As the world marks World Health Day 2026, Nigeria’s First Lady, Oluremi Tinubu, is right to call for greater investment in science and stronger health systems. Her emphasis on research, innovation, and collaboration reflects the language of every serious modern healthcare agenda. But if Nigeria is to move beyond ceremonial declarations, we must confront a harder truth, our health sector does not suffer from lack of rhetoric. It suffers from chronic under-execution.
For decades, Nigerian leaders have spoken fluently about reforming healthcare. Yet hospitals remain overstretched, laboratories under-equipped, research institutions underfunded, and primary healthcare systems dangerously weak. Scientific advancement cannot thrive where infrastructure is collapsing and where healthcare workers continue to exit the country in alarming numbers.
We agree that science is indispensable to modern health security. No nation can confront pandemics, antimicrobial resistance, zoonotic threats, or rising non-communicable diseases without research capacity and technological innovation. But science alone is not policy. Science alone is not implementation. Science alone is not a functioning health system.
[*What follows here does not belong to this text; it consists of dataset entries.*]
**src/rtl/fir_seq_ctrl_if.sv**
```systemverilog
// rtl/fir_seq_ctrl_if.sv - control bundle between the FIR sequencer and its MAC datapath
//
// Purpose : groups the strobe inputs and the RAM/ROM/accumulator controls.
// Signals : input_ready, clr_ovr            (datapath side -> sequencer)
//           sample_we, zero_fill, sample_waddr, sample_raddr, coef_addr,
//           acc_clr, acc_en, out_load, output_ready, busy, overrun
//                                            (sequencer -> datapath side)
// Modports: master = sequencer, slave = datapath / sample-rate generator.
interface fir_seq_ctrl_if #(
  parameter int AW = 5
);
  logic          input_ready;
  logic          clr_ovr;
  logic          sample_we;
  logic          zero_fill;
  logic [AW-1:0] sample_waddr;
  logic [AW-1:0] sample_raddr;
  logic [AW-1:0] coef_addr;
  logic          acc_clr;
  logic          acc_en;
  logic          out_load;
  logic          output_ready;
  logic          busy;
  logic          overrun;

  modport master (
    input  input_ready, clr_ovr,
    output sample_we, zero_fill, sample_waddr, sample_raddr, coef_addr,
           acc_clr, acc_en, out_load, output_ready, busy, overrun
  );

  modport slave (
    output input_ready, clr_ovr,
    input  sample_we, zero_fill, sample_waddr, sample_raddr, coef_addr,
           acc_clr, acc_en, out_load, output_ready, busy, overrun
  );
endinterface

```
**src/rtl/fir_seq_ctrl.sv**
```systemverilog
// rtl/fir_seq_ctrl.sv - sequencer for a time-multiplexed single-MAC FIR datapath
//
// Purpose : zero-fills the circular sample RAM after reset, then for every
//           rising edge of input_ready writes the sample, steps the MAC over
//           all N taps, loads the output register and pulses output_ready.
//           Strobes arriving outside IDLE are dropped and set sticky overrun.
// Ports   : ck   - clock, rising edge
//           rst  - synchronous active-low reset
//           bus  - fir_seq_ctrl_if.master (strobes in, datapath controls out)
module fir_seq_ctrl #(
  parameter int N  = 31,
  parameter int AW = $clog2(N)
) (
  input  logic           ck,
  input  logic           rst,
  fir_seq_ctrl_if.master bus
);
  // The counter must reach N during INIT, so it can be one bit wider than AW.
  localparam int CW = $clog2(N + 1);
  localparam int XW = CW + 1;
  localparam logic [CW-1:0] K_LAST = CW'(N - 1);
  localparam logic [CW-1:0] K_FILL = CW'(N);
  localparam logic [AW-1:0] W_LAST = AW'(N - 1);

  typedef enum logic [2:0] {INIT, IDLE, WRITE, MAC, DONE} state_t;

  state_t        state_q, state_d;
  logic [CW-1:0] k_q, k_d;
  logic [AW-1:0] wptr_q, wptr_d;
  logic          in_prev_q;
  logic          ovr_q, ovr_d;
  logic          strobe_edge;

  logic          we_q, we_d;
  logic          zf_q, zf_d;
  logic [AW-1:0] waddr_q, waddr_d;
  logic [AW-1:0] raddr_q, raddr_d;
  logic [AW-1:0] coef_q, coef_d;
  logic          acc_clr_q, acc_clr_d;
  logic          acc_en_q, acc_en_d;
  logic          out_load_q, out_load_d;
  logic          ready_q, ready_d;
  logic          busy_q, busy_d;

  // (w - k) mod N without ever forming an out-of-range address.
  function automatic logic [AW-1:0] sub_mod(input logic [AW-1:0] w,
                                            input logic [CW-1:0] k);
    logic [XW-1:0] ww, kk, r;
    ww = XW'(w);
    kk = XW'(k);
    if (ww >= kk) r = ww - kk;
    else          r = ww + XW'(N) - kk;
    return r[AW-1:0];
  endfunction

  assign strobe_edge = bus.input_ready & ~in_prev_q;

  // Outputs are decoded from the transition so that, once registered, they
  // describe the state being entered. In INIT, k_q is the next address to
  // clear; k_q == N means the fill has completed.
  always_comb begin
    state_d    = state_q;
    k_d        = k_q;
    wptr_d     = wptr_q;
    we_d       = 1'b0;
    zf_d       = 1'b0;
    waddr_d    = '0;
    raddr_d    = '0;
    coef_d     = '0;
    acc_clr_d  = 1'b0;
    acc_en_d   = 1'b0;
    out_load_d = 1'b0;
    ready_d    = 1'b0;
    case (state_q)
      INIT: begin
        if (k_q == K_FILL) begin
          state_d = IDLE;
          k_d     = '0;
        end else begin
          we_d    = 1'b1;
          zf_d    = 1'b1;
          waddr_d = k_q[AW-1:0];
          k_d     = k_q + CW'(1);
        end
      end
      IDLE: begin
        if (strobe_edge) begin
          state_d   = WRITE;
          we_d      = 1'b1;
          waddr_d   = wptr_q;
          acc_clr_d = 1'b1;
        end
      end
      WRITE: begin
        state_d  = MAC;
        k_d      = '0;
        acc_en_d = 1'b1;
        coef_d   = '0;
        raddr_d  = wptr_q;
      end
      MAC: begin
        if (k_q == K_LAST) begin
          state_d    = DONE;
          k_d        = '0;
          out_load_d = 1'b1;
          ready_d    = 1'b1;
        end else begin
          k_d      = k_q + CW'(1);
          acc_en_d = 1'b1;
          coef_d   = k_d[AW-1:0];
          raddr_d  = sub_mod(wptr_q, k_d);
        end
      end
      DONE: begin
        state_d = IDLE;
        wptr_d  = (wptr_q == W_LAST) ? '0 : wptr_q + AW'(1);
      end
      default: begin
        state_d = INIT;
        k_d     = '0;
      end
    endcase
    busy_d = (state_d != IDLE);
    // A dropped strobe beats a simultaneous clear.
    if (strobe_edge && (state_q != IDLE)) ovr_d = 1'b1;
    else if (bus.clr_ovr)                 ovr_d = 1'b0;
    else                                  ovr_d = ovr_q;
  end

  always_ff @(posedge ck) begin
    if (!rst) begin
      state_q    <= INIT;
      k_q        <= '0;
      wptr_q     <= '0;
      in_prev_q  <= 1'b0;
      ovr_q      <= 1'b0;
      we_q       <= 1'b0;
      zf_q       <= 1'b0;
      waddr_q    <= '0;
      raddr_q    <= '0;
      coef_q     <= '0;
      acc_clr_q  <= 1'b0;
      acc_en_q   <= 1'b0;
      out_load_q <= 1'b0;
      ready_q    <= 1'b0;
      busy_q     <= 1'b1;
    end else begin
      state_q    <= state_d;
      k_q        <= k_d;
      wptr_q     <= wptr_d;
      in_prev_q  <= bus.input_ready;
      ovr_q      <= ovr_d;
      we_q       <= we_d;
      zf_q       <= zf_d;
      waddr_q    <= waddr_d;
      raddr_q    <= raddr_d;
      coef_q     <= coef_d;
      acc_clr_q  <= acc_clr_d;
      acc_en_q   <= acc_en_d;
      out_load_q <= out_load_d;
      ready_q    <= ready_d;
      busy_q     <= busy_d;
    end
  end

  assign bus.sample_we    = we_q;
  assign bus.zero_fill    = zf_q;
  assign bus.sample_waddr = waddr_q;
  assign bus.sample_raddr = raddr_q;
  assign bus.coef_addr    = coef_q;
  assign bus.acc_clr      = acc_clr_q;
  assign bus.acc_en       = acc_en_q;
  assign bus.out_load     = out_load_q;
  assign bus.output_ready = ready_q;
  assign bus.busy         = busy_q;
  assign bus.overrun      = ovr_q;
endmodule
```
**src/flat_wrapper.sv**
```systemverilog
// flat-port wrapper written by rule: the top's interface ports become plain ports
module fir_seq_ctrl_flat 
#(
  parameter int N  = 31,
  parameter int AW = $clog2(N)
)
  (ck, rst, bus_input_ready, bus_clr_ovr, bus_sample_we, bus_zero_fill, bus_sample_waddr, bus_sample_raddr, bus_coef_addr, bus_acc_clr, bus_acc_en, bus_out_load, bus_output_ready, bus_busy, bus_overrun);
  fir_seq_ctrl_if #(.AW(AW)) bus_i ();
  input  logic ck;
  input  logic rst;
  input wire logic [$bits(bus_i.input_ready)-1:0] bus_input_ready;
  input wire logic [$bits(bus_i.clr_ovr)-1:0] bus_clr_ovr;
  output wire logic [$bits(bus_i.sample_we)-1:0] bus_sample_we;
  output wire logic [$bits(bus_i.zero_fill)-1:0] bus_zero_fill;
  output wire logic [$bits(bus_i.sample_waddr)-1:0] bus_sample_waddr;
  output wire logic [$bits(bus_i.sample_raddr)-1:0] bus_sample_raddr;
  output wire logic [$bits(bus_i.coef_addr)-1:0] bus_coef_addr;
  output wire logic [$bits(bus_i.acc_clr)-1:0] bus_acc_clr;
  output wire logic [$bits(bus_i.acc_en)-1:0] bus_acc_en;
  output wire logic [$bits(bus_i.out_load)-1:0] bus_out_load;
  output wire logic [$bits(bus_i.output_ready)-1:0] bus_output_ready;
  output wire logic [$bits(bus_i.busy)-1:0] bus_busy;
  output wire logic [$bits(bus_i.overrun)-1:0] bus_overrun;
  assign bus_i.input_ready = bus_input_ready;
  assign bus_i.clr_ovr = bus_clr_ovr;
  assign bus_sample_we = bus_i.sample_we;
  assign bus_zero_fill = bus_i.zero_fill;
  assign bus_sample_waddr = bus_i.sample_waddr;
  assign bus_sample_raddr = bus_i.sample_raddr;
  assign bus_coef_addr = bus_i.coef_addr;
  assign bus_acc_clr = bus_i.acc_clr;
  assign bus_acc_en = bus_i.acc_en;
  assign bus_out_load = bus_i.out_load;
  assign bus_output_ready = bus_i.output_ready;
  assign bus_busy = bus_i.busy;
  assign bus_overrun = bus_i.overrun;
  fir_seq_ctrl #(.N(N), .AW(AW)) u_core (.ck(ck), .rst(rst), .bus(bus_i));
endmodule
```
**config.mk**
```make
export PLATFORM = sky130hd
export DESIGN_NAME = fir_seq_ctrl_flat
export DESIGN_NICKNAME = d
export VERILOG_FILES = /design/src/rtl/fir_seq_ctrl_if.sv /design/src/rtl/fir_seq_ctrl.sv /design/src/flat_wrapper.sv
export SDC_FILE = /design/constraint.sdc
export NUM_CORES = 1
export LEC_CHECK = 0
export ABC_AREA = 0
export CORE_MARGIN = 2
export CORE_UTILIZATION = 48
export DETAILED_ROUTE_END_ITERATION = 8
export GPL_ROUTABILITY_DRIVEN = 0
export PLACE_DENSITY = 0.85
export SLEW_MARGIN = 20
export SYNTH_ARGS = -nofsm -noshare
export SYNTH_HDL_FRONTEND = slang
export SYNTH_SLANG_ARGS = --single-unit
```
**constraint.sdc**
```tcl
create_clock -name ck -period 2.1 [get_ports ck]
set_input_delay 0.21 -clock ck [delete_from_list [all_inputs] [get_ports ck]]
set_output_delay 0.21 -clock ck [all_outputs]
set_load 0.005 [all_outputs]
```
==> flow_metrics.env, run 1 <==
export IMPL_run_status="finished, final reports clean"
export IMPL_port_buffers=26
export IMPL_design_portCount=27
export IMPL_r2r_start="u_core.k_q[1]"
export IMPL_layout_area_seq_sq_um=727
export IMPL_wire_length_of_the_first_global_routing_pass_mm=7.36
export IMPL_fp_dieArea_sq_mm=0.00437
export IMPL_synth_lib_cells_used_distinct=49
export IMPL_clock_tree_htree_level_count=2
export IMPL_min_from="u_core.bus.overrun"
export IMPL_multi_input_gate_area_sq_mm=0.00118
export IMPL_maxClockFrequency_mhz=489
export IMPL_yosys_top_cells_area="dfxtp_1, ha_1, nor2_1"
export IMPL_core_rows=22
export IMPL_layout_drive_gt1_share_pct=25.6
export IMPL_final_setup_viol_count=0
export IMPL_clock_skew_ns=0.00519
export IMPL_floorplan_die_width_um=66.1
export IMPL_setup_reg_to_reg_worst_slack_ns=0.06
export IMPL_leading_cell_type_by_number_of_instances_after_synthesis="dfxtp_1"
export IMPL_cts_buffers=5
export IMPL_crit_path_max_fanout=10
export IMPL_grt_pass1_vias=1544
export IMPL_class_of_the_tightest_hold_or_removal_check="reg -> reg"
export IMPL_synthesis_nets=224
export IMPL_leakage_nw=1.02
export IMPL_hpwlAfterDp_mm=3.08
export IMPL_dp_worst_setup_slack_ns=-0.0818
export IMPL_mappedNetlistArea_sq_mm=0.00185
export IMPL_hold_path_end="u_core.bus.overrun"
export IMPL_final_fill_count=277
export IMPL_synth_edf_count=0
export IMPL_worst_slew_pin_transition_ns=0.526
export IMPL_finish_net_count=275
export IMPL_clk_path_buf_depth=2
export IMPL_timing_final_hold_violations=0
export IMPL_grt_overflow=0
export IMPL_timing_critical_path_to_type="register"
export IMPL_setup_worst_path_class="reg -> reg"
export IMPL_maxCapViolCount=0
export IMPL_clk_insertion_delay_late_ns=0.29
export IMPL_synth_seq_area_share_pct=38.9
export IMPL_clock_sinks=36
export IMPL_drt_vias_per_instance=5.44
export IMPL_yosysWarnings=0
export IMPL_final_cell_area_sq_mm=0.00256
export IMPL_post_route_worst_setup_slack_ns=0.0562
export IMPL_startpoint_type="register"
export IMPL_grt_use_total_pct=22.7
export IMPL_critical_path_required_ns=2.33
export IMPL_antenna_violating_nets_post_route=0
export IMPL_wl_mm=4.54
export IMPL_postSynthRegisterBits=36
export IMPL_post_synth_cell_area_avg_sq_um=8.98
export IMPL_min_delay_path_depth=2
export IMPL_clock_tree_from_tritoncts="built"
export IMPL_detailedRoute_firstIterationViolations=146
export IMPL_synthTopCellsByCount="dfxtp_1, nor2_1, nand2_1, ha_1, inv_1"
export IMPL_netlist_area_leader_share_pct=38.9
export IMPL_num_antenna_cells=0
export IMPL_clockRootBuffer="clkbuf_8"
export IMPL_yosysTopAreaCell="dfxtp_1"
export IMPL_peakVddDrop_mv=0.411
export IMPL_cp_arrival_ns=2.28
export IMPL_power_density_mw_per_mm2=556
export IMPL_routed_via_count=1666
export IMPL_timing_final_crit_period_ns=2.04
export IMPL_report_final_slew_viol_count=0
export IMPL_initial_core_util_pct=50.2
export IMPL_area_growth_pct=38.1
export IMPL_layout_worst_path_cycle_share_pct=97.3
export IMPL_drc_errors=0
export IMPL_path_clk_slew_ns=0.07
export IMPL_router_iterations_before_antenna_repair=4
export IMPL_grt_max_degree=14
export IMPL_antenna_found_initial=0
export IMPL_cells_after_synth=206
export IMPL_placedInstanceArea_sq_mm=0.00232
export IMPL_r2r_cells=9
export IMPL_unrepaired_setup_endpoints_after_global_routing="true"
export IMPL_max_slew_margin_pct=64.9
export IMPL_wire_per_inst_um=14.8
export IMPL_terminus_of_the_critical_flop_to_flop_path="u_core.bus.sample_raddr[4]"
export IMPL_floorplan_core_area_sq_mm=0.00369
export IMPL_synth_top_flop_cell="dfxtp_1"
export IMPL_ys_async_sr_fraction_pct=0
export IMPL_utilization_pct=69.3
export IMPL_chipHeight_um=66.1
==> metrics by stage <==
stage	hold WS, ns	power, W	TNS [ns]	std cells
after detailed placement	0.472	0.000896	-0.165	294
after global routing	0.518	0.00149	-0.0513	306
after global placement	0.464	0.000890	-0.00932	294
after floorplan	0.332	0.000829	0	206
after CTS	0.489	0.00141	0	304
final	0.482	0.00142	0	306
==> cell families (layout without fill, tap and decap cells) <==
logic type	count (synthesis)	count (layout)	share of synthesized area (%)
adders and majority gates	14	14	10.3
muxes	2	2	1.08
xor gates and xnor gates	8	8	3.79
AOI/OAI and AO/OA	42	42	16.0
DFF	36	36	38.9
and+or+nand+nor	84	84	25.0
buffers and inverters	20	72	4.87
==> registers in the layout, summed over array words and instances (netlist names) <==
name                     cells
u_core.bus.acc_en            1
u_core.bus.busy              1
u_core.bus.out_load          1
u_core.bus.sample_raddr      5
u_core.bus.coef_addr         5
u_core.wptr_q                5
u_core.bus.sample_we         1
u_core.bus.overrun           1
u_core.bus.sample_waddr      5
u_core.in_prev_q             1
u_core.bus.acc_clr           1
u_core.k_q                   5
u_core.state_q               3
u_core.bus.zero_fill         1
==> how the worst max path moves through the flow <==
stage | from | endpoint | slack [ns] | cells past startpoint
2_1_floorplan | u_core.k_q[0] | u_core.bus.sample_raddr[1] | 0.03 | 9
3_3_place_gp | u_core.k_q[1] | u_core.bus.sample_raddr[4] | -0.009 | 9
3_5_place_dp | u_core.k_q[1] | u_core.bus.sample_raddr[4] | -0.08 | 9
6_report | u_core.k_q[1] | u_core.bus.sample_raddr[4] | 0.06 | 9
5_1_grt | u_core.k_q[1] | u_core.bus.sample_raddr[4] | -0.03 | 9
4_1_cts | u_core.k_q[0] | u_core.bus.sample_raddr[1] | 0.01 | 9
==> power breakdown <==
part / internal [W] / switching [W]
clock network: 0.000267 / 0.000229
logic: 0.000116 / 0.0000985
registers: 0.000697 / 0.0000134
==> worst max-delay path, stage by stage (launching register included) <==
cell	delay, ns
dfxtp_4	0.37
ha_4	0.19
xnor2_4	0.22
ha_4	0.26
a21oi_1	0.12
o21ai_1	0.08
buf_4	0.16
a211o_1	0.28
a31oi_1	0.14
a32o_1	0.17
==> repair_timing <==
action                     CTS  global route
hold buffers                 0             0
setup endpoints to repair    3             5
hold endpoints to repair     0             0
pin swaps                    3             4
resized for setup           10            12
setup buffers                2             2
==> final cells by class <==
class / instances / share of cell area (%)
Clock buffer: 8 / 3.52
Inverter: 12 / 1.76
Multi-Input combinational cell: 150 / 46.1
Sequential cell: 36 / 28.4
Tap cell: 48 / 2.35
Timing Repair Buffer: 52 / 17.8
==> metal layers <==
metal / global-route usage [%] / vias up / share of wire, %
li1: - / 811 / -
met1: 27.4 / 780 / 41
met2: 37.9 / 65 / 50
met3: 5.96 / 10 / 6.7
met4: 9.69 / 0 / 2.0
met5: 0 / - / 0
==> cell usage in the layout, fill, tap and decap left out, types with 3 or more instances in the layout <==
cell type        synthesis  routed
dfxtp_1                 36      33
nor2_1                  30      30
clkdlybuf4s50_1          0      26
buf_4                    3      26
nand2_1                 15      15
inv_1                   12      10
a21oi_1                 10       9
o21ai_0                  7       6
ha_1                    12       6
clkbuf_8                 0       6
a22oi_1                  5       5
ha_4                     0       5
nand4_1                  4       4
xor2_1                   5       4
nor3_1                   5       4
o21ai_1                  2       3
or2_2                    3       3
nor2b_1                  4       3
a21o_1                   3       3
and2_1                   3       3
No activity file was read; power rests on OpenSTA's default activity.
==> run 2, diff against run 1 <==
==> constraint.sdc (replaced) <==
create_clock -name ck -period 1.75 [get_ports ck]
set_input_delay 0.525 -clock ck [delete_from_list [all_inputs] [get_ports ck]]
set_output_delay 0.525 -clock ck [all_outputs]
set_load 0.005 [all_outputs]
==> flow_metrics.env, run 2 (synthesis gave the netlist of run 1 again) <==
export IMPL_drt_vias_per_instance=6.04
export IMPL_clock_tree_from_tritoncts="built"
export IMPL_grt_overflow=0
export IMPL_unrepaired_setup_endpoints_after_global_routing="true"
export IMPL_maxCapViolCount=0
export IMPL_layout_drive_gt1_share_pct=40.5
export IMPL_antenna_found_initial=0
export IMPL_wire_length_of_the_first_global_routing_pass_mm=9.80
export IMPL_fp_dieArea_sq_mm=0.00437
export IMPL_fin_tns_setup_ns=-5.02
export IMPL_floorplan_core_area_sq_mm=0.00369
export IMPL_final_cell_area_sq_mm=0.00299
export IMPL_finalHoldWorstSlack_ns=0.509
export IMPL_clk_insertion_delay_late_ns=0.31
export IMPL_clock_tree_htree_level_count=2
export IMPL_timing_critical_path_cells="ha_4 -> nand3_4 -> buf_4 -> inv_2 -> ha_4 -> buf_4 -> buf_4 -> nor4_4 -> buf_4 -> a22oi_2 -> nor2_1"
export IMPL_clock_skew_ns=0.0191
export IMPL_setup_reg_to_reg_worst_slack_ns=-0.42
export IMPL_layout_common_cells="buf_4, dfxtp_1, nor2_1"
export IMPL_cp_arrival_ns=2.38
export IMPL_drc_errors=0
export IMPL_max_slew_margin_pct=71.3
export IMPL_min_from="u_core.bus.overrun"
export IMPL_clock_sinks=36
export IMPL_placedInstanceArea_sq_mm=0.00263
export IMPL_initial_core_util_pct=50.2
export IMPL_report_final_slew_viol_count=0
export IMPL_num_antenna_cells=0
export IMPL_timing_critical_path_slowest_stage_cell="dfxtp_4"
export IMPL_finish_net_count=311
export IMPL_r2r_start="u_core.k_q[1]"
export IMPL_power_density_mw_per_mm2=617
export IMPL_leakage_nw=1.23
export IMPL_clockRootBuffer="clkbuf_8"
export IMPL_wl_mm=7.07
export IMPL_final_setup_viol_count=18
export IMPL_post_route_worst_setup_slack_ns=-0.419
export IMPL_startpoint_type="register"
export IMPL_area_growth_pct=61.5
export IMPL_maxClockFrequency_mhz=461
export IMPL_crit_path_max_fanout=6
export IMPL_grt_use_total_pct=31.2
export IMPL_violations_in_the_final_reports="setup timing"
export IMPL_path_clk_slew_ns=0.08
export IMPL_cpPeakStageDelay_ns=0.37
export IMPL_grt_pass1_vias=2026
export IMPL_clk_path_buf_depth=2
export IMPL_run_status="finished with violations"
export IMPL_timing_final_hold_violations=0
export IMPL_chipHeight_um=66.1
export IMPL_timing_critical_path_to_type="register"
export IMPL_floorplan_die_width_um=66.1
export IMPL_worst_slew_pin_transition_ns=0.427
export IMPL_detailedRoute_firstIterationViolations=225
export IMPL_layout_worst_path_cycle_share_pct=124
export IMPL_grt_max_degree=12
export IMPL_mostFrequentLayoutCell="buf_4"
export IMPL_startpoint="u_core.k_q[1]"
export IMPL_routed_via_count=2064
export IMPL_core_rows=22
export IMPL_timing_final_crit_period_ns=2.17
export IMPL_crit_path_frequent_cell="buf_4"
export IMPL_cts_buffers=5
export IMPL_setup_worst_path_class="reg -> reg"
export IMPL_class_of_the_tightest_hold_or_removal_check="reg -> reg"
export IMPL_design_portCount=27
export IMPL_router_iterations_before_antenna_repair=5
export IMPL_wire_per_inst_um=20.7
export IMPL_total_of_hold_buffers_inserted_after_clock_tree_synthesis=0
export IMPL_critical_path_required_ns=1.96
export IMPL_antenna_violating_nets_post_route=0
export IMPL_hpwlAfterDp_mm=3.66
export IMPL_peakVddDrop_mv=0.595
export IMPL_port_buffers=26
## run 2: changes by cell type in the layout (fill, tap and decap cells not counted), sizes merged
cell | before | now
clkinvlp | 0 | 1
clkbuf | 8 | 7
buf | 26 | 62
## run 2: what timing repair did
item	in CTS	in global routing
resized for setup	19	22
pin swaps	13	14
buffers inserted	5	2
setup endpoints to repair	11	18
## run 2: per-stage QoR
step           power [W]  utilization, %  std cells  worst slack (ns)
5_1_grt          0.00187            81.0        342            -0.493
4_1_cts          0.00178            78.0        340            -0.253
6_report         0.00185            81.0        342            -0.419
3_3_place_gp     0.00110            71.3        327            -0.243
2_1_floorplan    0.00101               -        206            -0.193
3_5_place_dp     0.00112            71.3        327            -0.314
## run 2: routing by layer
metal  track usage (%)  wire, um
met1              34.3      2710
met2              51.5      3400
met3              7.67       566
met4              23.0       391
met5                 0         0
## run 2: worst paths after layout
path | end | cells after the start
setup / recovery | u_core.bus.sample_waddr[1] | 11
hold / removal | u_core.bus.overrun | 2
setup reg to reg | u_core.bus.sample_waddr[1] | 11
hold reg to reg | u_core.bus.overrun | 2
## run 2: critical path: cells and delay by family, from the launching register on
| family | cells | cell delay (ns) |
|---|---|---|
| compound gates | 1 | 0.06 |
| simple gates | 3 | 0.66 |
| fa+ha+maj | 2 | 0.36 |
| flops | 1 | 0.37 |
| buf+inv | 5 | 0.63 |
If government truly believes in “standing with science,” then that belief must be reflected in budgets, institutions, and measurable outcomes, not merely in commemorative speeches. We must invest meaningfully in biomedical research, disease surveillance, pharmaceutical manufacturing, digital health systems, and the rehabilitation of public hospitals. We must also recognise that no health strategy is credible while basic care remains inaccessible to millions of Nigerians.
The First Lady’s endorsement of the One Health approach is also timely. Human health can no longer be treated in isolation from animal, environmental, and food systems. But embracing that framework requires coordinated inter-agency policy, scientific capacity, and political discipline, all areas where Nigeria historically struggles.
More importantly, Nigeria must begin to treat healthcare spending not as social expenditure but as strategic national investment. A country with poor health outcomes cannot sustain productivity, attract long-term investment, or build durable human capital. Public health is not merely a welfare issue, it is an economic imperative and a national competitiveness issue.
World Health Day should therefore serve as more than a symbolic observance. It should compel government at all levels to convert familiar promises into funded reforms, institutional accountability, and visible improvements in care delivery. If Nigeria is serious about health security, then investment in science must cease being aspirational language and become enforceable national policy.